Task objective: From the line with "-- cell families" to the line with "global placement | 4896 | 0.5560 | -0.9241", retype every line exactly, including those two, and leave out the rest of the data below.

Given entries:
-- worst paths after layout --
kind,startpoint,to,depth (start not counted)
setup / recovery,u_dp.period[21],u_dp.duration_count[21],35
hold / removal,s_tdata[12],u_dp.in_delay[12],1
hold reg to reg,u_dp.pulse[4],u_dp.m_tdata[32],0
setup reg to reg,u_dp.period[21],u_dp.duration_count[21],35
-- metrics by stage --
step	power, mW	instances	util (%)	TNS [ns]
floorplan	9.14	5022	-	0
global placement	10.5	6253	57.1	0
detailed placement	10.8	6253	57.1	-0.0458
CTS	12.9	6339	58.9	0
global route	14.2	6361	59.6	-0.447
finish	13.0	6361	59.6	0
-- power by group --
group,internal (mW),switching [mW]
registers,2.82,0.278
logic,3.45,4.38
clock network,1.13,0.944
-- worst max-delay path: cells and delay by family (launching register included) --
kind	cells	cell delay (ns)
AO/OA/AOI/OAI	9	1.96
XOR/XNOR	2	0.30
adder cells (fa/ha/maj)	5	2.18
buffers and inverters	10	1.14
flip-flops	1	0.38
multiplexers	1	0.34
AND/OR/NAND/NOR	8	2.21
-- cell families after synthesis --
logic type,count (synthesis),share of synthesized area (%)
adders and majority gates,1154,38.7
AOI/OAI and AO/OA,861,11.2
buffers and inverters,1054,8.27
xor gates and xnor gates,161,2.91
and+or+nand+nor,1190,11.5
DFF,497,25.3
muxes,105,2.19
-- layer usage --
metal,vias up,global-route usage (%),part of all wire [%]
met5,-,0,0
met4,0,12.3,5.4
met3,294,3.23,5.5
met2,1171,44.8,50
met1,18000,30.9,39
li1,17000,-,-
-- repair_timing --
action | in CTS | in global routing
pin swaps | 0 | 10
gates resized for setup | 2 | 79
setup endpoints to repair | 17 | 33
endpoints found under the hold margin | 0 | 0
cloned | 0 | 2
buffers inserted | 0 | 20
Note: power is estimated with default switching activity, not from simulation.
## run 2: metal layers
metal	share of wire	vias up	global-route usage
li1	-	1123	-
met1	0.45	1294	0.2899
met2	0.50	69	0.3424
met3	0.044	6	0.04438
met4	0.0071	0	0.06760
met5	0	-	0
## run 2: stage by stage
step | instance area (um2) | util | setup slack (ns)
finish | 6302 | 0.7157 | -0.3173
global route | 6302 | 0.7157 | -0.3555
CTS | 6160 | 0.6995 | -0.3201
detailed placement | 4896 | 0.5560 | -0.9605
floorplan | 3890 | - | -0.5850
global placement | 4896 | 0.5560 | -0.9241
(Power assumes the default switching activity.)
**src/rtl/aopb_pkg.sv**
```systemverilog
// Shared widths, limits and register codes for the alpha-over pixel blender.
`timescale 1ns / 1ps

package aopb_pkg;

  // Canvas and coordinate geometry
  localparam int unsigned MAX_DIM   = 8192;
  localparam int unsigned DIM_W     = 14;
  localparam int unsigned COORD_W   = 15;
  localparam int unsigned ADDR_W    = 26;

  // Pixel packing
  localparam int unsigned CHAN_W    = 8;
  localparam int unsigned COLOR_W   = 32;
  localparam int unsigned NUM_CHAN  = 3;

  // Per-channel divider: numerator and quotient widths
  localparam int unsigned NUM_W     = 17;
  localparam int unsigned QUO_W     = 9;
  localparam int unsigned DIV_STEPS = 3;

  // Configuration register map
  localparam int unsigned CFG_IDX_W = 2;

  typedef enum logic [CFG_IDX_W-1:0] {
    CFG_CANVAS_WIDTH  = 2'd0,
    CFG_CANVAS_HEIGHT = 2'd1
  } cfg_reg_e;

endpackage

```
**src/rtl/aopb_div.sv**
```systemverilog
// Three-stage restoring divider for one color channel, three quotient bits per stage.
`timescale 1ns / 1ps

module aopb_div (
  input  logic                           clk_i,
  input  logic [aopb_pkg::NUM_W-1:0]     num_i,
  input  logic [aopb_pkg::CHAN_W-1:0]    den_i,
  output logic [aopb_pkg::QUO_W-1:0]     quo_o
);

  typedef struct packed {
    logic [aopb_pkg::CHAN_W-1:0] rem;
    logic [aopb_pkg::CHAN_W-1:0] den;
    logic [aopb_pkg::QUO_W-1:0]  quo;
    logic [aopb_pkg::QUO_W-1:0]  low;
  } div_stage_t;

  typedef struct packed {
    logic [aopb_pkg::CHAN_W-1:0]    rem;
    logic [aopb_pkg::DIV_STEPS-1:0] bits;
  } step_res_t;

  // Run three restoring steps: shift in a dividend bit, subtract when it fits
  function automatic step_res_t div_steps(input logic [aopb_pkg::CHAN_W-1:0]    rem,
                                          input logic [aopb_pkg::DIV_STEPS-1:0] din,
                                          input logic [aopb_pkg::CHAN_W-1:0]    den);
    step_res_t                 res;
    logic [aopb_pkg::CHAN_W:0] wide;
    res.rem  = rem;
    res.bits = '0;
    for (int i = aopb_pkg::DIV_STEPS - 1; i >= 0; i--) begin
      wide = {res.rem, din[i]};
      if (wide >= {1'b0, den}) begin
        wide        = wide - {1'b0, den};
        res.bits[i] = 1'b1;
      end
      res.rem = wide[aopb_pkg::CHAN_W-1:0];
    end
    return res;
  endfunction

  div_stage_t st0_d, st0_q;
  div_stage_t st1_d, st1_q;
  div_stage_t st2_d, st2_q;
  step_res_t  r0, r1, r2;

  // Stage 0: top quotient bits
  always_comb begin
    r0        = div_steps(num_i[aopb_pkg::NUM_W-1:aopb_pkg::QUO_W], num_i[8:6], den_i);
    st0_d.rem = r0.rem;
    st0_d.den = den_i;
    st0_d.quo = {r0.bits, 6'd0};
    st0_d.low = {3'd0, num_i[5:0]};
  end

  // Stage 1: middle quotient bits
  always_comb begin
    r1        = div_steps(st0_q.rem, st0_q.low[5:3], st0_q.den);
    st1_d.rem = r1.rem;
    st1_d.den = st0_q.den;
    st1_d.quo = {st0_q.quo[8:6], r1.bits, 3'd0};
    st1_d.low = st0_q.low;
  end

  // Stage 2: low quotient bits
  always_comb begin
    r2        = div_steps(st1_q.rem, st1_q.low[2:0], st1_q.den);
    st2_d.rem = r2.rem;
    st2_d.den = st1_q.den;
    st2_d.quo = {st1_q.quo[8:3], r2.bits};
    st2_d.low = st1_q.low;
  end

  // Advance the stages every cycle
  always_ff @(posedge clk_i) begin
    st0_q <= st0_d;
    st1_q <= st1_d;
    st2_q <= st2_d;
  end

  assign quo_o = st2_q.quo;

endmodule

```
**src/rtl/alpha_over_pixel_blend.sv**
```systemverilog
// Top level: clips a pixel, computes its address and blends source over destination.
// done_o is registered alongside the result fields and is high in the same cycle as them.
// Throughput: one pixel per cycle; busy_o stays low, the result receiver cannot stall.
// Stages: clip and products, alpha divide and address, channel divide-by-255, sum,
// three radix-8 divider stages for the channel divide by output alpha, output register.
// Reset: rst_ni clears the valid pipeline and sets both canvas dimensions to 8192.
`timescale 1ns / 1ps

module alpha_over_pixel_blend (
  input  logic                               clk_i,
  input  logic                               rst_ni,
  input  logic                               start_i,
  output logic                               busy_o,
  input  logic [aopb_pkg::COORD_W-1:0]       x_pos_i,
  input  logic [aopb_pkg::COORD_W-1:0]       y_pos_i,
  input  logic [aopb_pkg::COLOR_W-1:0]       src_color_i,
  input  logic [aopb_pkg::COLOR_W-1:0]       dst_color_i,
  output logic                               done_o,
  output logic                               write_enable_o,
  output logic [aopb_pkg::ADDR_W-1:0]        pixel_address_o,
  output logic [aopb_pkg::COLOR_W-1:0]       out_color_o,
  input  logic                               cfg_valid_i,
  output logic                               cfg_ready_o,
  input  logic [aopb_pkg::CFG_IDX_W-1:0]     cfg_index_i,
  input  logic [aopb_pkg::DIM_W-1:0]         cfg_data_i
);

  localparam int unsigned LATENCY = 8;
  localparam int unsigned NSTAGE  = 7;

  typedef struct packed {
    logic                              wr;
    logic                              copy;
    logic [aopb_pkg::COLOR_W-1:0]      src;
    logic [aopb_pkg::CHAN_W-1:0]       oa;
    logic [aopb_pkg::ADDR_W-1:0]       addr;
  } meta_t;

  typedef struct packed {
    logic                              wr;
    logic                              copy;
    logic [12:0]                       x;
    logic [12:0]                       y;
    logic [aopb_pkg::COLOR_W-1:0]      src;
    logic [aopb_pkg::CHAN_W-1:0]       oma;
    logic [15:0]                       noa;
    logic [2:0][15:0]                  sa;
    logic [2:0][15:0]                  dp;
  } s1_t;

  typedef struct packed {
    meta_t                             m;
    logic [2:0][15:0]                  sa;
    logic [2:0][23:0]                  tn;
  } s2_t;

  typedef struct packed {
    meta_t                             m;
    logic [2:0][15:0]                  sa;
    logic [2:0][15:0]                  t;
  } s3_t;

  typedef struct packed {
    meta_t                             m;
    logic [2:0][aopb_pkg::NUM_W-1:0]   num;
  } s4_t;

  // Floor division by 255 through a 257/65536 reciprocal and one correction step
  function automatic logic [15:0] div255(input logic [23:0] n);
    logic [32:0] prod;
    logic [15:0] q0;
    logic [23:0] rem;
    prod = {9'd0, n} + {1'b0, n, 8'd0};
    q0   = prod[31:16];
    rem  = n - 24'(q0) * 24'd255;
    if (rem >= 24'd255) begin
      return q0 + 16'd1;
    end
    return q0;
  endfunction

  // Configuration registers
  logic [aopb_pkg::DIM_W-1:0] cfg_w_q, cfg_h_q, cfg_val;

  assign cfg_ready_o = 1'b1;
  assign busy_o      = 1'b0;

  // Clamp oversize dimensions
  assign cfg_val = (cfg_data_i > aopb_pkg::DIM_W'(aopb_pkg::MAX_DIM))
                 ? aopb_pkg::DIM_W'(aopb_pkg::MAX_DIM) : cfg_data_i;

  always_ff @(posedge clk_i or negedge rst_ni) begin
    if (!rst_ni) begin
      cfg_w_q <= aopb_pkg::DIM_W'(aopb_pkg::MAX_DIM);
      cfg_h_q <= aopb_pkg::DIM_W'(aopb_pkg::MAX_DIM);
    end else if (cfg_valid_i && cfg_ready_o) begin
      case (cfg_index_i)
        aopb_pkg::CFG_CANVAS_WIDTH:  cfg_w_q <= cfg_val;
        aopb_pkg::CFG_CANVAS_HEIGHT: cfg_h_q <= cfg_val;
        default: ;
      endcase
    end
  end

  // Valid pipeline
  logic [NSTAGE-1:0] vld_d, vld_q;
  logic              done_q;

  assign vld_d = {vld_q[NSTAGE-2:0], start_i && !busy_o};

  always_ff @(posedge clk_i or negedge rst_ni) begin
    if (!rst_ni) begin
      vld_q  <= '0;
      done_q <= 1'b0;
    end else begin
      vld_q  <= vld_d;
      done_q <= vld_q[NSTAGE-1];
    end
  end

  // Stage 1: clip, flags and channel products
  s1_t                         s1_d, s1_q;
  logic [aopb_pkg::CHAN_W-1:0] a_in, da_in;
  logic                        x_in, y_in;

  always_comb begin
    a_in    = src_color_i[31:24];
    da_in   = dst_color_i[31:24];
    x_in    = !x_pos_i[aopb_pkg::COORD_W-1] && (x_pos_i[aopb_pkg::DIM_W-1:0] < cfg_w_q);
    y_in    = !y_pos_i[aopb_pkg::COORD_W-1] && (y_pos_i[aopb_pkg::DIM_W-1:0] < cfg_h_q);
    s1_d.wr   = x_in && y_in && (a_in != 8'd0);
    s1_d.copy = (a_in == 8'hFF) || (da_in == 8'd0);
    s1_d.x    = x_pos_i[12:0];
    s1_d.y    = y_pos_i[12:0];
    s1_d.src  = src_color_i;
    s1_d.oma  = 8'hFF - a_in;
    s1_d.noa  = {8'd0, da_in} * {8'd0, s1_d.oma} + 16'd127;
    for (int c = 0; c < aopb_pkg::NUM_CHAN; c++) begin
      s1_d.sa[c] = {8'd0, src_color_i[c*8 +: 8]} * {8'd0, a_in};
      s1_d.dp[c] = {8'd0, dst_color_i[c*8 +: 8]} * {8'd0, da_in};
    end
  end

  // Stage 2: output alpha, address and destination numerators
  s2_t         s2_d, s2_q;
  logic [15:0] oa_q0;
  logic [26:0] addr_full;

  always_comb begin
    oa_q0       = div255({8'd0, s1_q.noa});
    addr_full   = 27'(s1_q.y) * 27'(cfg_w_q) + 27'(s1_q.x);
    s2_d.m.wr   = s1_q.wr;
    s2_d.m.copy = s1_q.copy;
    s2_d.m.src  = s1_q.src;
    s2_d.m.oa   = s1_q.src[31:24] + oa_q0[7:0];
    s2_d.m.addr = addr_full[aopb_pkg::ADDR_W-1:0];
    s2_d.sa     = s1_q.sa;
    for (int c = 0; c < aopb_pkg::NUM_CHAN; c++) begin
      s2_d.tn[c] = {8'd0, s1_q.dp[c]} * {16'd0, s1_q.oma} + 24'd127;
    end
  end

  // Stage 3: scale destination terms by 1/255
  s3_t s3_d, s3_q;

  always_comb begin
    s3_d.m  = s2_q.m;
    s3_d.sa = s2_q.sa;
    for (int c = 0; c < aopb_pkg::NUM_CHAN; c++) begin
      s3_d.t[c] = div255(s2_q.tn[c]);
    end
  end

  // Stage 4: sum source, destination and rounding terms
  s4_t s4_d, s4_q;

  always_comb begin
    s4_d.m = s3_q.m;
    for (int c = 0; c < aopb_pkg::NUM_CHAN; c++) begin
      s4_d.num[c] = {1'b0, s3_q.sa[c]} + {1'b0, s3_q.t[c]}
                  + {10'd0, s3_q.m.oa[7:1]};
    end
  end

  always_ff @(posedge clk_i) begin
    s1_q <= s1_d;
    s2_q <= s2_d;
    s3_q <= s3_d;
    s4_q <= s4_d;
  end

  // Stages 5 to 7: divide each channel by output alpha
  logic [2:0][aopb_pkg::QUO_W-1:0] quo;

  for (genvar c = 0; c < aopb_pkg::NUM_CHAN; c++) begin : g_div
    aopb_div u_div (
      .clk_i (clk_i),
      .num_i (s4_q.num[c]),
      .den_i (s4_q.m.oa),
      .quo_o (quo[c])
    );
  end

  // Delay the side data alongside the dividers
  meta_t meta_d [3];
  meta_t meta_q [3];

  assign meta_d[0] = s4_q.m;
  assign meta_d[1] = meta_q[0];
  assign meta_d[2] = meta_q[1];

  always_ff @(posedge clk_i) begin
    for (int i = 0; i < 3; i++) begin
      meta_q[i] <= meta_d[i];
    end
  end

  // Output stage: saturate, pick copy or blend, zero a dropped pixel
  logic                          we_d, we_q;
  logic [aopb_pkg::ADDR_W-1:0]   addr_d, addr_q;
  logic [aopb_pkg::COLOR_W-1:0]  color_d, color_q, blend;

  always_comb begin
    blend[31:24] = meta_q[2].oa;
    for (int c = 0; c < aopb_pkg::NUM_CHAN; c++) begin
      blend[c*8 +: 8] = quo[c][aopb_pkg::QUO_W-1] ? 8'hFF : quo[c][7:0];
    end
    we_d    = meta_q[2].wr;
    addr_d  = meta_q[2].wr ? meta_q[2].addr : '0;
    color_d = !meta_q[2].wr ? '0 : (meta_q[2].copy ? meta_q[2].src : blend);
  end

  always_ff @(posedge clk_i) begin
    we_q    <= we_d;
    addr_q  <= addr_d;
    color_q <= color_d;
  end

  assign done_o          = done_q;
  assign write_enable_o  = we_q;
  assign pixel_address_o = addr_q;
  assign out_color_o     = color_q;

  // Checks
  a_nowrite_zero: assert property (@(posedge clk_i) disable iff (!rst_ni)
    (done_o && !write_enable_o) |-> (pixel_address_o == '0 && out_color_o == '0))
    else $error("dropped pixel carries nonzero fields");

  a_latency: assert property (@(posedge clk_i) disable iff (!rst_ni)
    (start_i && !busy_o) |-> ##LATENCY done_o)
    else $error("accepted transaction produced no result");

  a_no_spurious: assert property (@(posedge clk_i) disable iff (!rst_ni)
    done_o |-> $past(start_i && !busy_o, LATENCY))
    else $error("result without accepted transaction");

  a_cfg_range: assert property (@(posedge clk_i) disable iff (!rst_ni)
    (cfg_w_q <= aopb_pkg::DIM_W'(aopb_pkg::MAX_DIM))
      && (cfg_h_q <= aopb_pkg::DIM_W'(aopb_pkg::MAX_DIM)))
    else $error("canvas dimension above limit");

endmodule
```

Reply to the task:
-- cell families after synthesis --
logic type,count (synthesis),share of synthesized area (%)
adders and majority gates,1154,38.7
AOI/OAI and AO/OA,861,11.2
buffers and inverters,1054,8.27
xor gates and xnor gates,161,2.91
and+or+nand+nor,1190,11.5
DFF,497,25.3
muxes,105,2.19
-- layer usage --
metal,vias up,global-route usage (%),part of all wire [%]
met5,-,0,0
met4,0,12.3,5.4
met3,294,3.23,5.5
met2,1171,44.8,50
met1,18000,30.9,39
li1,17000,-,-
-- repair_timing --
action | in CTS | in global routing
pin swaps | 0 | 10
gates resized for setup | 2 | 79
setup endpoints to repair | 17 | 33
endpoints found under the hold margin | 0 | 0
cloned | 0 | 2
buffers inserted | 0 | 20
Note: power is estimated with default switching activity, not from simulation.
## run 2: metal layers
metal	share of wire	vias up	global-route usage
li1	-	1123	-
met1	0.45	1294	0.2899
met2	0.50	69	0.3424
met3	0.044	6	0.04438
met4	0.0071	0	0.06760
met5	0	-	0
## run 2: stage by stage
step | instance area (um2) | util | setup slack (ns)
finish | 6302 | 0.7157 | -0.3173
global route | 6302 | 0.7157 | -0.3555
CTS | 6160 | 0.6995 | -0.3201
detailed placement | 4896 | 0.5560 | -0.9605
floorplan | 3890 | - | -0.5850
global placement | 4896 | 0.5560 | -0.9241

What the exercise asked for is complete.